Data entries
= = =

==> config.mk <==
export PLATFORM = sky130hd
export DESIGN_NAME = tdes_pass_sequencer
export DESIGN_NICKNAME = d
export VERILOG_FILES = /design/src/rtl/tdes_pass_sequencer.sv
export SDC_FILE = /design/constraint.sdc
export NUM_CORES = 1
export LEC_CHECK = 0
export ABC_AREA = 1
export CAP_MARGIN = 40
export CORE_MARGIN = 5
export CORE_UTILIZATION = 40
export CTS_CLUSTER_SIZE = 16
export DETAILED_ROUTE_END_ITERATION = 6
export GPL_ROUTABILITY_DRIVEN = 0
export PLACE_DENSITY = 0.67
export SETUP_SLACK_MARGIN = 0.02
export SLEW_MARGIN = 5
export SYNTH_ARGS = -nofsm -noshare
export SYNTH_HDL_FRONTEND = slang
export SYNTH_SLANG_ARGS = --single-unit
==> constraint.sdc <==
create_clock -name HCLK -period 1.9 [get_ports HCLK]
set_input_delay 0.38 -clock HCLK [delete_from_list [all_inputs] [get_ports HCLK]]
set_output_delay 0.38 -clock HCLK [all_outputs]
set_load 0.02 [all_outputs]
==> src/rtl/tdes_pass_sequencer.sv <==
// Triple-DES pass sequencer: drives a single-DES engine through three passes
// (E-D-E encrypt, D-E-D with reversed keys decrypt) and hands the result back.
module tdes_pass_sequencer #(
    parameter int TIMEOUT = 64
) (
    input  logic        HCLK,
    input  logic        HRESET,
    input  logic        enable,
    input  logic        encryptionType,
    input  logic [63:0] data,
    input  logic [63:0] key1,
    input  logic [63:0] key2,
    input  logic [63:0] key3,
    input  logic        outputRead,
    output logic        des_start,
    output logic        des_mode,
    output logic [63:0] des_key,
    output logic [63:0] des_din,
    input  logic        des_done,
    input  logic [63:0] des_dout,
    output logic        outputEnable,
    output logic [63:0] outputData,
    output logic        outputError,
    output logic        busy,
    output logic        dropped
);

    localparam int TW = (TIMEOUT > 2) ? $clog2(TIMEOUT) : 1;
    localparam logic [TW-1:0] TLAST = TW'(TIMEOUT - 1);

    typedef enum logic [2:0] {IDLE, ISSUE, WAIT, DONE, ERR} state_t;

    state_t        state_q, state_d;
    logic          enc_q, enc_d;
    logic [63:0]   data_q, data_d;
    logic [63:0]   k1_q, k1_d, k2_q, k2_d, k3_q, k3_d;
    logic [63:0]   work_q, work_d;
    logic [1:0]    pass_q, pass_d;
    logic [TW-1:0] timer_q, timer_d;

    logic          des_start_q, des_start_d;
    logic          des_mode_q, des_mode_d;
    logic [63:0]   des_key_q, des_key_d;
    logic [63:0]   des_din_q, des_din_d;
    logic          oe_q, oe_d;
    logic [63:0]   odata_q, odata_d;
    logic          oerr_q, oerr_d;
    logic          busy_q, busy_d;
    logic          dropped_q, dropped_d;

    // Encrypt runs key1/key2/key3 as E,D,E; decrypt mirrors it as key3/key2/key1 D,E,D.
    function automatic logic [64:0] pass_cfg(input logic enc, input logic [1:0] p,
                                             input logic [63:0] a, input logic [63:0] b,
                                             input logic [63:0] c);
        logic        m;
        logic [63:0] k;
        m = enc ? (p != 2'd1) : (p == 2'd1);
        if (p == 2'd1)      k = b;
        else if (p == 2'd0) k = enc ? a : c;
        else                k = enc ? c : a;
        return {m, k};
    endfunction

    always_comb begin
        state_d     = state_q;
        enc_d       = enc_q;
        data_d      = data_q;
        k1_d        = k1_q;
        k2_d        = k2_q;
        k3_d        = k3_q;
        work_d      = work_q;
        pass_d      = pass_q;
        timer_d     = timer_q;
        des_start_d = 1'b0;
        des_mode_d  = des_mode_q;
        des_key_d   = des_key_q;
        des_din_d   = des_din_q;
        oe_d        = oe_q;
        odata_d     = odata_q;
        oerr_d      = oerr_q;
        dropped_d   = dropped_q;

        case (state_q)
            IDLE, DONE, ERR: begin
                if (enable) begin
                    state_d = ISSUE;
                    enc_d   = encryptionType;
                    data_d  = data;
                    k1_d    = key1;
                    k2_d    = key2;
                    k3_d    = key3;
                    pass_d  = 2'd0;
                    oe_d    = 1'b0;
                    oerr_d  = 1'b0;
                    odata_d = '0;
                end else if (state_q == DONE && outputRead) begin
                    state_d = IDLE;
                    oe_d    = 1'b0;
                    odata_d = '0;
                end
            end
            ISSUE: begin
                if (enable) dropped_d = 1'b1;
                timer_d = '0;
                state_d = WAIT;
            end
            WAIT: begin
                if (enable) dropped_d = 1'b1;
                timer_d = timer_q + 1'b1;
                // A done in the timeout cycle still counts as success.
                if (des_done) begin
                    work_d = des_dout;
                    if (pass_q == 2'd2) begin
                        odata_d = des_dout;
                        oe_d    = 1'b1;
                        state_d = DONE;
                    end else begin
                        pass_d  = pass_q + 2'd1;
                        state_d = ISSUE;
                    end
                end else if (timer_q == TLAST) begin
                    oerr_d  = 1'b1;
                    odata_d = '0;
                    state_d = ERR;
                end
            end
            default: state_d = IDLE;
        endcase

        busy_d = (state_d == ISSUE) || (state_d == WAIT);
        if (state_d == ISSUE) begin
            des_start_d             = 1'b1;
            {des_mode_d, des_key_d} = pass_cfg(enc_d, pass_d, k1_d, k2_d, k3_d);
            des_din_d               = (pass_d == 2'd0) ? data_d : work_d;
        end
    end

    always_ff @(posedge HCLK or negedge HRESET) begin
        if (!HRESET) begin
            state_q     <= IDLE;
            enc_q       <= 1'b0;
            data_q      <= '0;
            k1_q        <= '0;
            k2_q        <= '0;
            k3_q        <= '0;
            work_q      <= '0;
            pass_q      <= '0;
            timer_q     <= '0;
            des_start_q <= 1'b0;
            des_mode_q  <= 1'b0;
            des_key_q   <= '0;
            des_din_q   <= '0;
            oe_q        <= 1'b0;
            odata_q     <= '0;
            oerr_q      <= 1'b0;
            busy_q      <= 1'b0;
            dropped_q   <= 1'b0;
        end else begin
            state_q     <= state_d;
            enc_q       <= enc_d;
            data_q      <= data_d;
            k1_q        <= k1_d;
            k2_q        <= k2_d;
            k3_q        <= k3_d;
            work_q      <= work_d;
            pass_q      <= pass_d;
            timer_q     <= timer_d;
            des_start_q <= des_start_d;
            des_mode_q  <= des_mode_d;
            des_key_q   <= des_key_d;
            des_din_q   <= des_din_d;
            oe_q        <= oe_d;
            odata_q     <= odata_d;
            oerr_q      <= oerr_d;
            busy_q      <= busy_d;
            dropped_q   <= dropped_d;
        end
    end

    assign des_start    = des_start_q;
    assign des_mode     = des_mode_q;
    assign des_key      = des_key_q;
    assign des_din      = des_din_q;
    assign outputEnable = oe_q;
    assign outputData   = odata_q;
    assign outputError  = oerr_q;
    assign busy         = busy_q;
    assign dropped      = dropped_q;

endmodule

= = =

=== Task details ===
What you give back should match the entries above exactly.

=== Answer to this task ===
==> config.mk <==
export PLATFORM = sky130hd
export DESIGN_NAME = tdes_pass_sequencer
export DESIGN_NICKNAME = d
export VERILOG_FILES = /design/src/rtl/tdes_pass_sequencer.sv
export SDC_FILE = /design/constraint.sdc
export NUM_CORES = 1
export LEC_CHECK = 0
export ABC_AREA = 1
export CAP_MARGIN = 40
export CORE_MARGIN = 5
export CORE_UTILIZATION = 40
export CTS_CLUSTER_SIZE = 16
export DETAILED_ROUTE_END_ITERATION = 6
export GPL_ROUTABILITY_DRIVEN = 0
export PLACE_DENSITY = 0.67
export SETUP_SLACK_MARGIN = 0.02
export SLEW_MARGIN = 5
export SYNTH_ARGS = -nofsm -noshare
export SYNTH_HDL_FRONTEND = slang
export SYNTH_SLANG_ARGS = --single-unit
==> constraint.sdc <==
create_clock -name HCLK -period 1.9 [get_ports HCLK]
set_input_delay 0.38 -clock HCLK [delete_from_list [all_inputs] [get_ports HCLK]]
set_output_delay 0.38 -clock HCLK [all_outputs]
set_load 0.02 [all_outputs]
==> src/rtl/tdes_pass_sequencer.sv <==
// Triple-DES pass sequencer: drives a single-DES engine through three passes
// (E-D-E encrypt, D-E-D with reversed keys decrypt) and hands the result back.
module tdes_pass_sequencer #(
    parameter int TIMEOUT = 64
) (
    input  logic        HCLK,
    input  logic        HRESET,
    input  logic        enable,
    input  logic        encryptionType,
    input  logic [63:0] data,
    input  logic [63:0] key1,
    input  logic [63:0] key2,
    input  logic [63:0] key3,
    input  logic        outputRead,
    output logic        des_start,
    output logic        des_mode,
    output logic [63:0] des_key,
    output logic [63:0] des_din,
    input  logic        des_done,
    input  logic [63:0] des_dout,
    output logic        outputEnable,
    output logic [63:0] outputData,
    output logic        outputError,
    output logic        busy,
    output logic        dropped
);

    localparam int TW = (TIMEOUT > 2) ? $clog2(TIMEOUT) : 1;
    localparam logic [TW-1:0] TLAST = TW'(TIMEOUT - 1);

    typedef enum logic [2:0] {IDLE, ISSUE, WAIT, DONE, ERR} state_t;

    state_t        state_q, state_d;
    logic          enc_q, enc_d;
    logic [63:0]   data_q, data_d;
    logic [63:0]   k1_q, k1_d, k2_q, k2_d, k3_q, k3_d;
    logic [63:0]   work_q, work_d;
    logic [1:0]    pass_q, pass_d;
    logic [TW-1:0] timer_q, timer_d;

    logic          des_start_q, des_start_d;
    logic          des_mode_q, des_mode_d;
    logic [63:0]   des_key_q, des_key_d;
    logic [63:0]   des_din_q, des_din_d;
    logic          oe_q, oe_d;
    logic [63:0]   odata_q, odata_d;
    logic          oerr_q, oerr_d;
    logic          busy_q, busy_d;
    logic          dropped_q, dropped_d;

    // Encrypt runs key1/key2/key3 as E,D,E; decrypt mirrors it as key3/key2/key1 D,E,D.
    function automatic logic [64:0] pass_cfg(input logic enc, input logic [1:0] p,
                                             input logic [63:0] a, input logic [63:0] b,
                                             input logic [63:0] c);
        logic        m;
        logic [63:0] k;
        m = enc ? (p != 2'd1) : (p == 2'd1);
        if (p == 2'd1)      k = b;
        else if (p == 2'd0) k = enc ? a : c;
        else                k = enc ? c : a;
        return {m, k};
    endfunction

    always_comb begin
        state_d     = state_q;
        enc_d       = enc_q;
        data_d      = data_q;
        k1_d        = k1_q;
        k2_d        = k2_q;
        k3_d        = k3_q;
        work_d      = work_q;
        pass_d      = pass_q;
        timer_d     = timer_q;
        des_start_d = 1'b0;
        des_mode_d  = des_mode_q;
        des_key_d   = des_key_q;
        des_din_d   = des_din_q;
        oe_d        = oe_q;
        odata_d     = odata_q;
        oerr_d      = oerr_q;
        dropped_d   = dropped_q;

        case (state_q)
            IDLE, DONE, ERR: begin
                if (enable) begin
                    state_d = ISSUE;
                    enc_d   = encryptionType;
                    data_d  = data;
                    k1_d    = key1;
                    k2_d    = key2;
                    k3_d    = key3;
                    pass_d  = 2'd0;
                    oe_d    = 1'b0;
                    oerr_d  = 1'b0;
                    odata_d = '0;
                end else if (state_q == DONE && outputRead) begin
                    state_d = IDLE;
                    oe_d    = 1'b0;
                    odata_d = '0;
                end
            end
            ISSUE: begin
                if (enable) dropped_d = 1'b1;
                timer_d = '0;
                state_d = WAIT;
            end
            WAIT: begin
                if (enable) dropped_d = 1'b1;
                timer_d = timer_q + 1'b1;
                // A done in the timeout cycle still counts as success.
                if (des_done) begin
                    work_d = des_dout;
                    if (pass_q == 2'd2) begin
                        odata_d = des_dout;
                        oe_d    = 1'b1;
                        state_d = DONE;
                    end else begin
                        pass_d  = pass_q + 2'd1;
                        state_d = ISSUE;
                    end
                end else if (timer_q == TLAST) begin
                    oerr_d  = 1'b1;
                    odata_d = '0;
                    state_d = ERR;
                end
            end
            default: state_d = IDLE;
        endcase

        busy_d = (state_d == ISSUE) || (state_d == WAIT);
        if (state_d == ISSUE) begin
            des_start_d             = 1'b1;
            {des_mode_d, des_key_d} = pass_cfg(enc_d, pass_d, k1_d, k2_d, k3_d);
            des_din_d               = (pass_d == 2'd0) ? data_d : work_d;
        end
    end

    always_ff @(posedge HCLK or negedge HRESET) begin
        if (!HRESET) begin
            state_q     <= IDLE;
            enc_q       <= 1'b0;
            data_q      <= '0;
            k1_q        <= '0;
            k2_q        <= '0;
            k3_q        <= '0;
            work_q      <= '0;
            pass_q      <= '0;
            timer_q     <= '0;
            des_start_q <= 1'b0;
            des_mode_q  <= 1'b0;
            des_key_q   <= '0;
            des_din_q   <= '0;
            oe_q        <= 1'b0;
            odata_q     <= '0;
            oerr_q      <= 1'b0;
            busy_q      <= 1'b0;
            dropped_q   <= 1'b0;
        end else begin
            state_q     <= state_d;
            enc_q       <= enc_d;
            data_q      <= data_d;
            k1_q        <= k1_d;
            k2_q        <= k2_d;
            k3_q        <= k3_d;
            work_q      <= work_d;
            pass_q      <= pass_d;
            timer_q     <= timer_d;
            des_start_q <= des_start_d;
            des_mode_q  <= des_mode_d;
            des_key_q   <= des_key_d;
            des_din_q   <= des_din_d;
            oe_q        <= oe_d;
            odata_q     <= odata_d;
            oerr_q      <= oerr_d;
            busy_q      <= busy_d;
            dropped_q   <= dropped_d;
        end
    end

    assign des_start    = des_start_q;
    assign des_mode     = des_mode_q;
    assign des_key      = des_key_q;
    assign des_din      = des_din_q;
    assign outputEnable = oe_q;
    assign outputData   = odata_q;
    assign outputError  = oerr_q;
    assign busy         = busy_q;
    assign dropped      = dropped_q;

endmodule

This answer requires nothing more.